Transportation Research Part A: Policy and Practice ( IF 6.3 ) Pub Date : 2023-12-29 , DOI: 10.1016/j.tra.2023.103947 Qiao Peng , Yassine Bakkar , Liangpeng Wu , Weilong Liu , Ruibing Kou , Kailong Liu
Transportation systems are critical lifelines and vulnerable to various disruptions, including unforeseen social events such as public health crises, and have far-reaching social impacts such as economic instability. This paper aims to determine the key factors influencing the severity of traffic accidents in four different stages during the pre- and the post Covid-19 pandemic in Illinois, USA. For this purpose, a Random Forest-based model is developed, which is combined with techniques of explainable machine learning. The results reveal that during the pandemic, human perceptual factors, notably increased air pressure, humidity and temperature, play an important role in accident severity. This suggests that alleviating driver anxiety, caused by these factors, may be more effective in curbing crash severity than conventional road condition improvements.
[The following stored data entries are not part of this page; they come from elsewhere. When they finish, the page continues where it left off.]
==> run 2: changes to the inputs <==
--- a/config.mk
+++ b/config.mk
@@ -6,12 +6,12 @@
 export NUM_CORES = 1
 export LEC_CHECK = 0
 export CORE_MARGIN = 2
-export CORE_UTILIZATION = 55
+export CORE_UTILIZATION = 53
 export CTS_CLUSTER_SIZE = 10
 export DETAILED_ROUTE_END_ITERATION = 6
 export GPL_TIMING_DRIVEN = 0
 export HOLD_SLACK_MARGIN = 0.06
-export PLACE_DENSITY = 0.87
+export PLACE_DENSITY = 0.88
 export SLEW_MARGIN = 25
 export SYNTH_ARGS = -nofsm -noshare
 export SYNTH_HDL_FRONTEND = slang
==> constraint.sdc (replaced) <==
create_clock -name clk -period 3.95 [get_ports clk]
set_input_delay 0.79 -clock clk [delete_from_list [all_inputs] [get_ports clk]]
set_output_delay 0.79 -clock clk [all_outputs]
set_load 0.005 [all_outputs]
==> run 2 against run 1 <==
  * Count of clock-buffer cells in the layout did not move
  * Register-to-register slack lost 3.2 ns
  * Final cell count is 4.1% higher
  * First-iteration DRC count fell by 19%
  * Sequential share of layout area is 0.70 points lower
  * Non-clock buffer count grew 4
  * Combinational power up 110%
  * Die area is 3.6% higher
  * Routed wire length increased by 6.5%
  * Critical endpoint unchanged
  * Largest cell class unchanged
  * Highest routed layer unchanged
Further analysis shows that the pandemic leads notable shifts in residents' daily travel time and accident-prone spatial segments, indicating the need for increased regulatory measures. Our findings provide new insights for policy makers seeking to improve transportation resilience during disruptive events.
中文翻译:
Covid-19 不确定性下的交通弹性:交通严重性分析
交通系统是重要的生命线,容易受到各种干扰,包括公共卫生危机等不可预见的社会事件,并产生经济不稳定等深远的社会影响。本文旨在确定影响美国伊利诺伊州 Covid-19 大流行前后四个不同阶段交通事故严重程度的关键因素。为此,开发了基于随机森林的模型,该模型与可解释的机器学习技术相结合。结果表明,在大流行期间,人类感知因素,特别是气压、湿度和温度的升高,在事故严重程度中发挥着重要作用。这表明,减轻由这些因素引起的驾驶员焦虑可能比传统的路况改善更有效地控制碰撞严重程度。进一步分析表明,疫情导致居民日常出行时间和事故易发空间区域发生显着变化,表明需要加强监管措施。我们的研究结果为寻求提高破坏性事件期间运输弹性的政策制定者提供了新的见解。